MailPulse
From ProxiPedia
I wrote MailPulse when the PowerMate 2.0 software was released. That release was an improvement, but it broke one of my favorite Konfabulator widgets: PowerMate MailPulse by Kevin Kohn. PowerMate 2.0 did not allow the PowerMate to be controlled from Applescript.
So I tried to emulate the widget with Proxi, and this is the result. The general behavior of the Blueprint is:
- If Mail.app is running, the Blueprint checks to see if there are any unread messages. Depending on the number of unread messages, it will set the PowerMate's light to pulse with a frequency that increases with the number of unread messages (up to 5; then the pulse rate maxes out).
- If you press the PowerMate button while holding down the Control key, it will activate Mail.app (a trick copied from the Mail Sack Blueprint).
- Just switching to Mail.app will not stop the pulse. You have to read the unread mail!
- If there are no unread messages, or Mail.app isn't running, it will set the PowerMate brightness to a default value.
Some notes:
- No, this Blueprint doesn't use the Mail Monitor Trigger. It uses an Applescript that's scheduled to run every ten seconds.
- If Proxi is running a scheduled script every ten seconds, will your Mac go to sleep according to your Energy Saver settings? The answer is yes; I checked this.
- Unlike the Konfabulator widget, there's no dialog box that you can use to change the performance parameters of the Blueprint (e.g.: the interval between successive checks for unread mail; the pulse rate for a given number of unread messages). If you don't like my choices, you have to edit MailPulse yourself.
- While developing this Blueprint, it became both obvious and annoying that you can't set the PowerMate pulse rate or brightness based on a value; you have to create a separate task with a fixed pulse rate for each rate you'd like to have enabled in a Blueprint. The developers of Proxi may want to take this under advisement.

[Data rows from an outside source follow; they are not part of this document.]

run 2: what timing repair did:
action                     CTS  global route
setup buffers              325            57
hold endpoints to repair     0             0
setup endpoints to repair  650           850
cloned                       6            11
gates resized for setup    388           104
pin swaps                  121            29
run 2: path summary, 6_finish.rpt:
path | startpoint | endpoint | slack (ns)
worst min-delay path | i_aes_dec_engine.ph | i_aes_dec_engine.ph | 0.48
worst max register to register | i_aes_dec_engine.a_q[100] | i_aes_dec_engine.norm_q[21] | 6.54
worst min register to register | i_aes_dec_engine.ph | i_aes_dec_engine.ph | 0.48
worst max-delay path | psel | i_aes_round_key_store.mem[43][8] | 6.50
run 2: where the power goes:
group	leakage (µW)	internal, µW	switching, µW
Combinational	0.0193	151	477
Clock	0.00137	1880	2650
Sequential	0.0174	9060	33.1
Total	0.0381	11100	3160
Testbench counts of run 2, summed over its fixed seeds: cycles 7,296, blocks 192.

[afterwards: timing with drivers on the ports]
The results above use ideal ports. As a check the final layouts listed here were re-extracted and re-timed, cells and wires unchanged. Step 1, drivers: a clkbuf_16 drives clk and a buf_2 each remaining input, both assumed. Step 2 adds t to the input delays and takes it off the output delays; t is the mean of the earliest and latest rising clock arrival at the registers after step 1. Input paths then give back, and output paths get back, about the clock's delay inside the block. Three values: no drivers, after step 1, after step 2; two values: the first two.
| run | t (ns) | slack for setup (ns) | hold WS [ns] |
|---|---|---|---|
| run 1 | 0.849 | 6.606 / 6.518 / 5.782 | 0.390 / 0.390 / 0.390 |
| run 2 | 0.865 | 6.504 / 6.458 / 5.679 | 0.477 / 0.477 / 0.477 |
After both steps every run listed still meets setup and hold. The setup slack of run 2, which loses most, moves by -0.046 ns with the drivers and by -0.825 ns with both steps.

- If you don't have a PowerMate, it probably won't do anything. However, I have not tried removing the PowerMate from my Mac to check; you can take away my PowerMate when you pry it from my cold, dead fingers. I don't know if Proxi crashes if you have a PowerMate Light task but no PowerMate attached.
- Do I use MailPulse? Uh, no. After I spent a few pleasant hours developing it, I discovered that Griffin had released an update to their PowerMate driver, version 2.1, which now allowed Applescript control of the PowerMate. I edited a few lines in the PowerMate MailPulse widget (changing "PowerMateDriver" to "PowerMateDaemon") and it worked just fine. But lots of folks don't use Konfabulator, or may be interested in how I did it, so I decided to make the Blueprint available.